Toward Single-Organelle Lipidomics in Live Cells.

Author information

1
Neuro-Oncology Branch, Center for Cancer Research , National Cancer Institute, National Institutes of Health , Bethesda , Maryland 20892 , United States.
2
Advanced Cytometry Instrumentation Systems, LLC , 19 Elm Street , Buffalo , New York 14203 , United States.
3
Institute for Lasers, Photonics and Biophotonics , University at Buffalo, State University of New York , Buffalo , New York 14260 , United States.
4
Thermo Fisher Scientific , 2 Radcliff Road, Tewksbury , Massachusetts 01876 , United States.

Abstract

Detailed studies of lipids in biological systems, including their role in cellular structure, metabolism, and disease development, comprise an increasingly prominent discipline called lipidomics. However, the conventional lipidomics tools, such as mass spectrometry, cannot investigate lipidomes until they are extracted, and thus they cannot be used for probing the lipid distribution nor for studying in live cells. Furthermore, conventional techniques rely on the lipid extraction from relatively large samples, which averages the data across the cellular populations and masks essential cell-to-cell variations. Further advancement of the discipline of lipidomics critically depends on the capability of high-resolution lipid profiling in live cells and, potentially, in single organelles. Here we report a micro-Raman assay designed for single-organelle lipidomics.

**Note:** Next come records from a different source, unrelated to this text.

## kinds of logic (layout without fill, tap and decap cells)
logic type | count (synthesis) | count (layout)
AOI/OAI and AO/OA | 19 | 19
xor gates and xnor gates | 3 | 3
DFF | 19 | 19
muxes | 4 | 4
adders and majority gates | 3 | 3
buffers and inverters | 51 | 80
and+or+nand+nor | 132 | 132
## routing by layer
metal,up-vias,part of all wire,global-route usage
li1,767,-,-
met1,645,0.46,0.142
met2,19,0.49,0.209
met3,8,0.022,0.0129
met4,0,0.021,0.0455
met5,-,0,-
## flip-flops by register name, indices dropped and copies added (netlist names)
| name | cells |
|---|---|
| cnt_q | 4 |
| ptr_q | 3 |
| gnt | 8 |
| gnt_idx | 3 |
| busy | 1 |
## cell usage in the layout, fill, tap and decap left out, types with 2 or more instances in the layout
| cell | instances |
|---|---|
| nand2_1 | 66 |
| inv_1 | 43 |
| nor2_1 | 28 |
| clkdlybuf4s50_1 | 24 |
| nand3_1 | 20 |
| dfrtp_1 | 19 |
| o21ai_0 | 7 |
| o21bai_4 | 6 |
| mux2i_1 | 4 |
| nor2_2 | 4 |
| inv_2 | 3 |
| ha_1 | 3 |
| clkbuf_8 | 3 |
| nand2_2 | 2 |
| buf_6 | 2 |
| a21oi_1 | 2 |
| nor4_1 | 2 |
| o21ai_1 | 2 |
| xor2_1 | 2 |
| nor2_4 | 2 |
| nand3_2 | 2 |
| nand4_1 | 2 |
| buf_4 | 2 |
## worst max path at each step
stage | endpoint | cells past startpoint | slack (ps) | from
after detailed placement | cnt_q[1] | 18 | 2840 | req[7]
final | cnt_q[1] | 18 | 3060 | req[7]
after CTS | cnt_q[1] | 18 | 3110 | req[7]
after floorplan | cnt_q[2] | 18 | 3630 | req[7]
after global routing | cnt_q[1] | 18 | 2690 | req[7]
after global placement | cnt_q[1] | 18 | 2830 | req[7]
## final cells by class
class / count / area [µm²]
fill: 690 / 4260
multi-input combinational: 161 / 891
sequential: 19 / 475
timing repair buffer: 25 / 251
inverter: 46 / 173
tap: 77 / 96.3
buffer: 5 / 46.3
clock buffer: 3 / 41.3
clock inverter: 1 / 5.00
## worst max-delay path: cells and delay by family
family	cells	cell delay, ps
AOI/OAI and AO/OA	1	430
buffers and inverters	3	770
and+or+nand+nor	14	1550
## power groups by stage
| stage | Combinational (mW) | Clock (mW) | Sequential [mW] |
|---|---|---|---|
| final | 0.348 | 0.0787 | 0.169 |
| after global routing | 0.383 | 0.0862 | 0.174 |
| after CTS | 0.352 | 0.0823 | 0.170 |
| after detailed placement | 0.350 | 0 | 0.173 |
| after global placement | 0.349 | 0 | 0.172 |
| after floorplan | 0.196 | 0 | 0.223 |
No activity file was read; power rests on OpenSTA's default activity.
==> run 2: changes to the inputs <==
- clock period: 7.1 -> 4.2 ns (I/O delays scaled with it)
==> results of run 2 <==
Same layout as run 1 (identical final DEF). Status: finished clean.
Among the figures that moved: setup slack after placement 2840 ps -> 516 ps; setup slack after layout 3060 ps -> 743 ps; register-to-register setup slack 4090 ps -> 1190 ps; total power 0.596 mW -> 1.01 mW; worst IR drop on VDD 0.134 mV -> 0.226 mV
<file path="src/rtl/posit_sched_pkg.sv">
// Shared types and helpers for the posit adder scheduler.
// Tag stages are sized for the largest supported requester count (8).
package posit_sched_pkg;

  function automatic int clog2(input int value);
    int r;
    r = 0;
    while ((1 << r) < value) r++;
    return r;
  endfunction

  function automatic int tagw(input int nreq);
    return (clog2(nreq) < 1) ? 1 : clog2(nreq);
  endfunction

  localparam int NREQ_MAX = 8;
  localparam int TAGW     = tagw(NREQ_MAX);

  typedef struct packed {
    logic            v;
    logic [TAGW-1:0] tag;
  } tag_stage_t;

endpackage

</file>
<file path="src/rtl/rr_arbiter.sv">
// Round-robin arbiter: one-hot grant searching from the pointer.
// The pointer moves past the winner whenever advance is asserted.
module rr_arbiter
  import posit_sched_pkg::*;
#(
  parameter  int NREQ = 2,
  localparam int IDXW = tagw(NREQ)
) (
  input  logic            clk,
  input  logic            reset,
  input  logic [NREQ-1:0] req,
  input  logic            advance,
  output logic [NREQ-1:0] grant,
  output logic [IDXW-1:0] winner
);

  logic [IDXW-1:0] ptr;
  int unsigned     idx;
  logic            found;

  always_comb begin
    grant  = '0;
    winner = '0;
    idx    = 0;
    found  = 1'b0;
    for (int unsigned k = 0; k < NREQ; k++) begin
      idx = (32'(ptr) + k) % NREQ;
      if (!found && req[idx]) begin
        grant[idx] = 1'b1;
        winner     = IDXW'(idx);
        found      = 1'b1;
      end
    end
  end

  always_ff @(posedge clk) begin
    if (reset) begin
      ptr <= '0;
    end else if (advance) begin
      ptr <= (winner == IDXW'(NREQ - 1)) ? '0 : winner + 1'b1;
    end
  end

endmodule

</file>
<file path="src/rtl/posit_add_sched.sv">
// Shares one fixed-latency posit adder core between NREQ requesters:
// round-robin issue, tag pipeline tracking, per-requester result registers.
module posit_add_sched
  import posit_sched_pkg::*;
#(
  parameter int N    = 8,
  parameter int es   = 4,
  parameter int NREQ = 2,
  parameter int LAT  = 3
) (
  input  logic              clk,
  input  logic              reset,
  input  logic [NREQ-1:0]   req_valid,
  output logic [NREQ-1:0]   req_ready,
  input  logic [NREQ*N-1:0] req_a,
  input  logic [NREQ*N-1:0] req_b,
  output logic              core_in_valid,
  output logic [N-1:0]      core_a,
  output logic [N-1:0]      core_b,
  input  logic [N-1:0]      core_r,
  output logic [NREQ-1:0]   res_valid,
  input  logic [NREQ-1:0]   res_ready,
  output logic [NREQ*N-1:0] res_data
);

  localparam int IDXW = tagw(NREQ);

  if (es < 0 || es >= N) begin : g_es_range
    $error("posit_add_sched: es must lie in 0..N-1");
  end

  logic [NREQ-1:0] busy;
  logic [NREQ-1:0] eligible;
  logic [NREQ-1:0] grant;
  logic [IDXW-1:0] winner;
  tag_stage_t      pipe [LAT+1];

  // Reset masks eligibility so req_ready reads 0 while reset is held.
  assign eligible  = req_valid & ~busy & {NREQ{~reset}};
  assign req_ready = grant;

  rr_arbiter #(.NREQ(NREQ)) u_arb (
    .clk     (clk),
    .reset   (reset),
    .req     (eligible),
    .advance (|grant),
    .grant   (grant),
    .winner  (winner)
  );

  always_ff @(posedge clk) begin
    if (reset) begin
      core_in_valid <= 1'b0;
      core_a        <= '0;
      core_b        <= '0;
      res_valid     <= '0;
      res_data      <= '0;
      busy          <= '0;
      for (int unsigned s = 0; s <= LAT; s++) pipe[s] <= '0;
    end else begin
      core_in_valid <= |grant;
      if (|grant) begin
        core_a <= req_a[winner*N +: N];
        core_b <= req_b[winner*N +: N];
      end
      pipe[0] <= '{v: |grant, tag: TAGW'(winner)};
      for (int unsigned s = 1; s <= LAT; s++) pipe[s] <= pipe[s-1];
      // Busy covers issue through consumption, so capture and consume never hit one slot together.
      for (int unsigned i = 0; i < NREQ; i++) begin
        if (grant[i]) begin
          busy[i] <= 1'b1;
        end else if (res_valid[i] && res_ready[i]) begin
          busy[i] <= 1'b0;
        end
        if (res_valid[i] && res_ready[i]) res_valid[i] <= 1'b0;
        if (pipe[LAT].v && pipe[LAT].tag == TAGW'(i)) begin
          res_valid[i]       <= 1'b1;
          res_data[i*N +: N] <= core_r;
        end
      end
    end
  end

endmodule

</file>
<file path="config.mk">
export PLATFORM = sky130hd
export DESIGN_NAME = posit_add_sched
export DESIGN_NICKNAME = d
export VERILOG_FILES = /design/src/rtl/posit_sched_pkg.sv /design/src/rtl/rr_arbiter.sv /design/src/rtl/posit_add_sched.sv
export SDC_FILE = /design/constraint.sdc
export NUM_CORES = 1
export LEC_CHECK = 0
export ABC_CLOCK_PERIOD_IN_PS = 2200
export CAP_MARGIN = 20
export CORE_ASPECT_RATIO = 2
export CORE_MARGIN = 2
export CORE_UTILIZATION = 39
export CTS_BUF_LIST = sky130_fd_sc_hd__clkbuf_4 sky130_fd_sc_hd__clkbuf_8
export DETAILED_ROUTE_END_ITERATION = 8
export HOLD_SLACK_MARGIN = 0.05
export PLACE_DENSITY = 0.75
export SETUP_SLACK_MARGIN = 0.02
export SYNTH_ARGS = -nofsm -noshare
export SYNTH_HDL_FRONTEND = slang
export SYNTH_SLANG_ARGS = --single-unit
</file>
<file path="constraint.sdc">
create_clock -name clk -period 2.2 [get_ports clk]
set_clock_uncertainty 0.1 [all_clocks]
set_input_delay 0.66 -clock clk [delete_from_list [all_inputs] [get_ports clk]]
set_output_delay 0.66 -clock clk [all_outputs]
set_load 0.05 [all_outputs]
</file>
Yosys cells after proc, flatten, opt, wreduce, memory -nomap -nowiden
Memories as Yosys holds them, arrays and structs flattened.
Cells that the tools add are included.
Widths: inputs -> output; s select.
- shift-type cells: 2
- reductions and logical operators: 14
- magnitude comparators: 4
- bitwise operators: 9
- add/sub/neg operators: 2
- equal/unequal tests: 1
- mux-type cells: 27
- operators with widths (kind ; count):
    $shiftx 16x5->8 ; 2
    $mux 1 ; 19
    $mux 4 ; 4
    $reduce_bool 2->1 ; 4
    $logic_and 1x1->1 ; 7
    $and 2x2->2 ; 2
    $lt 1x2->1 const B ; 2
    $mux 2 ; 2
    $or 1x1->1 ; 4
    $eq 3x1->1 const B ; 1
    $logic_not 3->1 ; 1
    $add 1x1->1 const B ; 2
    $demux 1 s1 ; 2
    $ge 1x1->1 const B ; 2
    $not 2->2 ; 1
    $or 2x2->2 ; 1
    $reduce_or 2->1 ; 1
    $logic_not 1->1 ; 1
    $not 1->1 ; 1
- memories kept: 1
- RAM bits: 16
- word-level logic and storage cells: 70
- register bits after elaboration: 38
- output and inout port bits: 37
- memories (name ; depth ; width ; rd ports ; clocked after memory_dff ; wr ports ; line ; source):
    pipe ; 4 ; 4 ; 4 ; 0 ; 4 ; posit_add_sched.sv:36 ; tag_stage_t pipe [LAT+1];

Logic depth before layout (Yosys ltp)
Gate-level depths: netlist of the first run.
- depth in word-level cells: 11
- depth in mapped cells: 6
- mapped depth without buffers: 3

By module
A second synthesis of the first run with hierarchy kept.
- cell total of the unflattened synthesis: 186
- area, all modules: 1854.3 um^2
- modules (own cells, without submodules) (module ; area each (um^2) ; cells an instance ; sequential area each (um^2) ; instances):
    posit_add_sched ; 1779.2 ; 179 ; 880.8 ; 1
    rr_arbiter ; 75.1 ; 7 ; 20.0 ; 1

Least setup slack after synthesis of the first run
OpenSTA, ideal clock, no wires.
- kind: input-to-output
- start point: input req_valid[1]
- end point: output req_ready[0]
- setup slack: -1.388 ns
- buffers on the path: 1
- arrival time: 2.828 ns
- stages on the path: 3
- cells stage by stage: nor2b_1 -> buf_2 -> a2111oi_1
- cells in the longest elaborated chain, start to end: 8
- elaborated cells between the ends (all ways): 12
- those cells by class: 7 x mux; 3 x bitwise; 2 x reduce/logical
- RTL lines (item ; line ; source):
    start: declaration ; posit_add_sched.sv:13 ; input logic [NREQ-1:0] req_valid,
    $and 2x2->2 (*) (2 in series) ; posit_add_sched.sv:39 ; assign eligible = req_valid & ~busy & {NREQ{~reset}};
    $mux 1 (not written as such) (2 in series) ; rr_arbiter.sv:28 ; if (!found && req[idx]) begin
    $mux 1 ; rr_arbiter.sv:28 ;
    $logic_not 1->1 ; rr_arbiter.sv:28 ;
    $logic_and 1x1->1 ; rr_arbiter.sv:28 ;
    $mux 2 (*) ; rr_arbiter.sv:28 ;
    end: declaration ; posit_add_sched.sv:14 ; output logic [NREQ-1:0] req_ready,
Mark *: on every way between the ends. The rest lies on a longest branch, timed or not. The select of a mux whose other input is x is not followed.

Worst setup path in the final report of the first run
- start point: input reset
- end point: output req_ready[1]
- cells in the longest elaborated chain, start to end: 8
- elaborated cells between the ends (all ways): 12
- those cells by class: 7 x mux; 3 x bitwise; 2 x reduce/logical
- RTL lines (item ; line ; source):
    start: declaration ; posit_add_sched.sv:12 ; input logic reset,
    $not 1->1 (*) ; posit_add_sched.sv:39 ;
    $and 2x2->2 (*) ; posit_add_sched.sv:39 ;
    $mux 1 (not written as such) (2 in series) ; rr_arbiter.sv:28 ;
    $mux 1 ; rr_arbiter.sv:28 ;
    $logic_not 1->1 ; rr_arbiter.sv:28 ;
    $logic_and 1x1->1 ; rr_arbiter.sv:28 ;
    $mux 2 (*) ; rr_arbiter.sv:28 ;
Marks and branches as above.

==> results.ini, run 1 <==
[routing]
ant_nets=0
vias=1779
drc_errors=0
wire_per_inst_um=14.3
wl_mm=4.92
via_per_inst=5.16
dr.pass1.iters=4
drt_iter0_drc=24

[critical_path]
slowest_delay_ps=410
path_class=in2out
crit_slowest_cell=or3b_4
r2r_slack_ps=510
cp.buffers_inverters=2
critical_path.top_delay_family=simple AND/OR/NAND/NOR gates
path_cells=buf_6, or3b_4, nor2_4, buf_12
cp-end-kind=output port
crit_arrival_ps=1440
r2r-end=core_a[7]$_SDFFE_PP0P_
worstPathRequired_ps=1440
crit_fanout=3
reg2regPathDepth=4
cp-start-kind=input pin
r2r-start=busy[1]$_SDFFE_PP0P_

[synth]
synthCells=207
synth_fp_nets=253
yosys.cell_types.count=23
synth_edf_count=0
synth_simple_gate_area_share_pct=19.0
yosysSeqAreaShare_pct=46.8
synth_compound_area_share_pct=27.9
synth_top_family_by_area=compound AO/OA/AOI/OAI gates
synth_area_sq_um=1920
synth_top_area_share_pct=46.8
ys.flop_type=dfxtp_1
synth_largest_area_cell=dfxtp_1
synth_fa_ha_area_share_pct=0
async_flop_share_pct=0
synthMuxAreaShare_pct=0
synth_area_leaders=dfxtp_1 (47%), o31a_1 (15%), o21a_1 (6.6%)
synth-seq-cells=45
synth_area_per_cell_sq_um=9.30
yosysWarnings=0
synthXorXnorAreaFrac_pct=0

[sta]
hold_ws_ps=345
setup_viol=0
drv_slew=0
period_share_pct=100
rsz0062_at_grt=true
worst_pin_slew_ps=586
fmax_mhz=455
hold_viol=0
maxSlewHeadroom_pct=60.9
period_needed_ps=2200

[hold_path]
worst_hold_path.endpoint=pipe[1][0]$_SDFF_PP0_
min_from=pipe[0][0]$_SDFF_PP0_
hold_path_class=reg2reg
min_path_cells=1

[clock_network]
cts_tree=done
insertion_delay_ps=290
cts-htree-levels=2
cts_root_buf=clkbuf_8
cts.sinks=45
cts_made_buffers=5
path_clk_slew_ps=90
clock_path_buffers=2

[power_and_ir_drop]
leakage_nw=1.10
powerDensity_nw_per_um2=707
ir_drop_v=0.000513

[layout]
nets=333
drive_gt1_share_pct=23.3
syn2layout_area_growth_pct=50.3
diodes=0
stdcell_count=345

[job]
cap_violations=0

[floorplan]
coreArea_sq_um=4820
ios=83
initial_utilization_pct=39.9
fp.dieW_um=53.7
die_h_um=103
std_cell_rows=36
die_area_sq_um=5550

[grt]
grt_pass1_wl_mm=7.80
antenna_found_initial=0
grt_max_degree=34
track_usage_pct=19.1
grt_pass1_vias=1723
overflow=0

[placed_design]
routabilityCongestion=0.706
dp_hpwl_mm=3.61
place_inst=336
io_buffers=82

[status]
status=completed

## state kept, by name, summed over array words and instances, names as in the netlist
signal,count
core_b,8
busy,2
res_data,16
core_a,8
u_arb.ptr,1
pipe,8
res_valid,2
## final cells by class
cell class	count	area [sq um]
clock inverters	2	37.5
flip-flops and latches	45	901
clock buffers	6	82.6
repair buffers	93	846
fillers	420	1930
well taps	57	71.3
multi-input cells	139	943
inverters	3	11.3
## how the worst max path moves through the flow
| stage | cells after the start | slack, ps | from | endpoint |
|---|---|---|---|---|
| after global routing | 4 | -30 | req_valid[1] | req_ready[0] |
| after global placement | 4 | -450 | reset | req_ready[0] |
| after CTS | 4 | -7 | reset | req_ready[1] |
| final | 4 | 0.6 | reset | req_ready[1] |
| after detailed placement | 4 | -440 | reset | req_ready[0] |
| after floorplan | 5 | -250 | reset | req_ready[1] |
## cell usage after synthesis, drive strengths merged (8+ instances only)
cell / number
buf: 11
nor2b: 9
o21a: 17
a21oi: 18
nor3b: 17
dfxtp: 45
nand3: 8
nand2: 26
o31a: 32
clkbuf: 9
## cell families (layout without fill, tap and decap cells)
logic type / after synthesis / in the layout
AND/OR/NAND/NOR: 67 / 67
flip-flops: 45 / 45
buffers and inverters: 23 / 104
AO/OA/AOI/OAI: 72 / 72
## stage by stage
stage               total power (W)  utilization (%)  worst slack [ps]  TNS, ps  area [sq um]
finish                      0.00205             60.0             0.578        0          2890
global route                0.00215             60.0             -32.8    -50.2          2890
CTS                         0.00208             60.0             -6.56    -8.67          2890
detailed placement          0.00142             57.3              -436    -5800          2760
global placement            0.00141             57.3              -448    -5620          2760
floorplan                   0.00122                -              -251     -470          1960
## layout by cell type, fill, tap and decap left out, drive strengths merged
cell | Yosys | routed
a2111oi | 1 | 1
a211oi | 1 | 1
a21boi | 1 | 1
a21oi | 18 | 18
a31o | 1 | 1
buf | 11 | 51
bufinv | 0 | 1
clkbuf | 9 | 6
clkdlybuf4s50 | 0 | 42
clkinvlp | 0 | 1
dfxtp | 45 | 45
inv | 3 | 3
nand2 | 26 | 26
nand2b | 3 | 3
nand3 | 8 | 8
nor2 | 3 | 3
nor2b | 9 | 9
nor3b | 17 | 17
o21a | 17 | 17
o21ai | 1 | 1
o31a | 32 | 32
or3b | 1 | 1
## layer usage
layer	GRT usage, %	share of wire, %	vias to the layer above
met4	7.69	1.7	0
met3	4.17	5.5	7
li1	-	-	899
met1	19.3	38	814
met2	35.8	55	59
met5	0	0	-
## power breakdown
| group | switching [W] | leakage, nW | internal [W] |
|---|---|---|---|
| clock | 0.000278 | 0.0574 | 0.000369 |
| combinational | 0.000279 | 0.669 | 0.000227 |
| sequential | 0.0000308 | 0.370 | 0.000862 |
| total | 0.000588 | 1.10 | 0.00146 |
## what timing repair did
item,4_1_cts,5_1_grt
hold buffers,0,0
buffers inserted,1,0
resized for setup,17,0
pin swaps,3,0
endpoints found under the setup margin,18,2
Power figures use the tool's default switching activity.
==> run 2: changes to the inputs <==
CORE_MARGIN = 1   (was 2)
==> results.ini, run 2 (same netlist as run 1, synthesis figures left out) <==
[status]
status=finished with violations
violations=negative setup slack

[sta]
period_needed_ps=2210  ; +8.24 ps
worst_slack_ps=-7.66  ; -8.24 ps
worst_pin_slew_ps=587  ; +0.883 ps
setup_viol=1  ; +1
drv_slew=0  ; unchanged
hold_viol=0  ; unchanged
tns_ps=-7.66  ; -7.66 ps
rsz0062_at_grt=true
maxSlewHeadroom_pct=60.8  ; about the same
fmax_mhz=453  ; -0.37%
period_share_pct=100  ; +0.37 points

[layout]
regMostFlops=res_data
nFillCells=405  ; -3.6%
regArea_sq_um=901  ; unchanged
layout_common_cells=dfxtp_1 (45), buf_4 (45), clkdlybuf4s50_1 (42)
largest_reg_flops=16  ; unchanged
drive_gt1_share_pct=23.1  ; -0.16 points
diodes=0  ; unchanged
multi_input_area_sq_um=943  ; unchanged
utilization_pct=62.5  ; +2.5 points
syn2layout_area_growth_pct=52.2
nets=335  ; +0.60%

[placed_design]
io_buffers=82  ; unchanged
routabilityCongestion=0.701  ; -0.78%
dp_hpwl_mm=3.72  ; +2.9%

[routing]
ant_nets=0  ; unchanged
via_per_inst=5.24  ; +1.6%
wire_per_inst_um=14.7  ; +2.9%
wl_mm=5.07  ; +2.9%
dr.pass1.iters=4  ; unchanged
drc_errors=0  ; unchanged
drt_iter0_drc=16  ; -33%
vias=1808  ; +1.6%

[critical_path]
crit_fanout=2  ; -1
worstPathRequired_ps=1440  ; about the same
crit_arrival_ps=1450  ; about the same
path_class=in2out
r2r-start=busy[1]$_SDFFE_PP0P_
cp-start-kind=input pin
critPathLaunch=req_valid[1]
r2r-end=core_a[7]$_SDFFE_PP0P_
r2r_slack_ps=360  ; -150 ps
cp-end-kind=output port
critPathCapture=req_ready[0]
reg2regPathDepth=5  ; +1

[power_and_ir_drop]
ir_drop_v=0.000773  ; +51%
powerDensity_nw_per_um2=734  ; +3.7%
leakage_nw=1.12  ; +2.5%

[grt]
track_usage_pct=20.8  ; +1.7 points
grt_pass1_vias=1739  ; +0.93%
grt_pass1_wl_mm=8.16  ; +4.7%
grt_max_degree=34  ; unchanged
overflow=0  ; unchanged
antenna_found_initial=0  ; unchanged

[clock_network]
postCtsHoldBufs=0  ; unchanged
cts_made_buffers=5  ; unchanged
cts_root_buf=clkbuf_8
cts-htree-levels=2  ; unchanged
insertion_delay_ps=290  ; about the same
clock_path_buffers=2  ; unchanged
path_clk_slew_ps=80  ; about the same
cts.sinks=45  ; unchanged
cts_tree=done

[hold_path]
hold_path_class=reg2reg
min_path_cells=1  ; unchanged

[job]
cap_violations=0  ; unchanged

[floorplan]
ios=83  ; unchanged
die_h_um=101  ; -1.9%
fp.dieW_um=51.7  ; -3.7%
std_cell_rows=35  ; -2.8%
die_area_sq_um=5240  ; -5.6%
initial_utilization_pct=41.1  ; +1.1 points
coreArea_sq_um=4690  ; -2.8%

-- run 2: how the worst min path moves through the flow --
stage                                startpoint                     to  slack [ps]
after CTS                 pipe[1][3]$_SDFF_PP0_  pipe[2][3]$_SDFF_PP0_         350
final                     pipe[1][3]$_SDFF_PP0_  pipe[2][3]$_SDFF_PP0_         350
after global routing      pipe[1][3]$_SDFF_PP0_  pipe[2][3]$_SDFF_PP0_         370
after floorplan           pipe[0][0]$_SDFF_PP0_  pipe[1][0]$_SDFF_PP0_         310
after detailed placement  pipe[0][0]$_SDFF_PP0_  pipe[1][0]$_SDFF_PP0_         330
after global placement    pipe[0][0]$_SDFF_PP0_  pipe[1][0]$_SDFF_PP0_         320
-- run 2: area by class of cell --
cell class	instances	share of cell area (%)
Multi-Input combinational cell	139	32.2
Timing Repair Buffer	95	29.6
Inverter	3	0.384
Sequential cell	45	30.8
Clock buffer	5	2.35
Tap cell	55	2.35
Clock inverter	3	2.35
-- run 2: report_power, final --
| group | total (W) | internal [W] | switching, W | leakage, nW |
|---|---|---|---|---|
| sequential | 0.000894 | 0.000862 | 0.0000316 | 0.370 |
| clock | 0.000741 | 0.000457 | 0.000284 | 0.0687 |
| combinational | 0.000514 | 0.000231 | 0.000283 | 0.686 |
| total | 0.00215 | 0.00155 | 0.000599 | 1.12 |
-- run 2: metrics by stage --
stage	total power (W)	instance area, sq um	cells	hold slack (ps)	worst slack (ps)
after global placement	0.00142	2770	335	319	-431
after detailed placement	0.00142	2770	335	329	-450
after global routing	0.00224	2930	345	368	-41.0
after CTS	0.00217	2930	345	352	-15.4
after floorplan	0.00122	1960	207	314	-251
final	0.00215	2930	345	348	-7.66
-- run 2: routing by layer --
| metal | global-route usage [%] | vias up | share of wire (%) |
|---|---|---|---|
| li1 | - | 903 | - |
| met1 | 20.1 | 843 | 36 |
| met2 | 42.0 | 58 | 59 |
| met3 | 3.75 | 4 | 3.9 |
| met4 | 6.24 | 0 | 1.1 |
| met5 | 0 | - | 0 |
-- run 2: critical path, cell delays in order --
cell and delay, ps:
buf_6 90, nor2b_4 120, a2111oi_4 380, buf_12 190
-- run 2: timing repair --
item / in CTS / in global routing
pin swaps: 3 / 0
endpoints found under the setup margin: 20 / 2
buffers inserted: 2 / 0
gates resized for setup: 21 / 0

We demonstrate how Raman microscopy can be used to measure the local intracellular biochemical composition and lipidome hallmarks-lipid concentration and unsaturation level, cis/trans isomer ratio, sphingolipids and cholesterol levels in live cells-with a sub-micrometer resolution, which is sufficient for profiling of subcellular structures. These lipidome data were generated by a newly developed biomolecular component analysis software, which provides a shared platform for data analysis among different research groups. We outline a robust, reliable, and user-friendly protocol for quantitative analysis of lipid profiles in subcellular structures. This method expands the capabilities of Raman-based lipidomics toward the analysis of single organelles within either live or fixed cells, thus allowing an unprecedented measure of organellar lipid heterogeneity and opening new quantitative ways to study the phenotypic variability in normal and diseased cells.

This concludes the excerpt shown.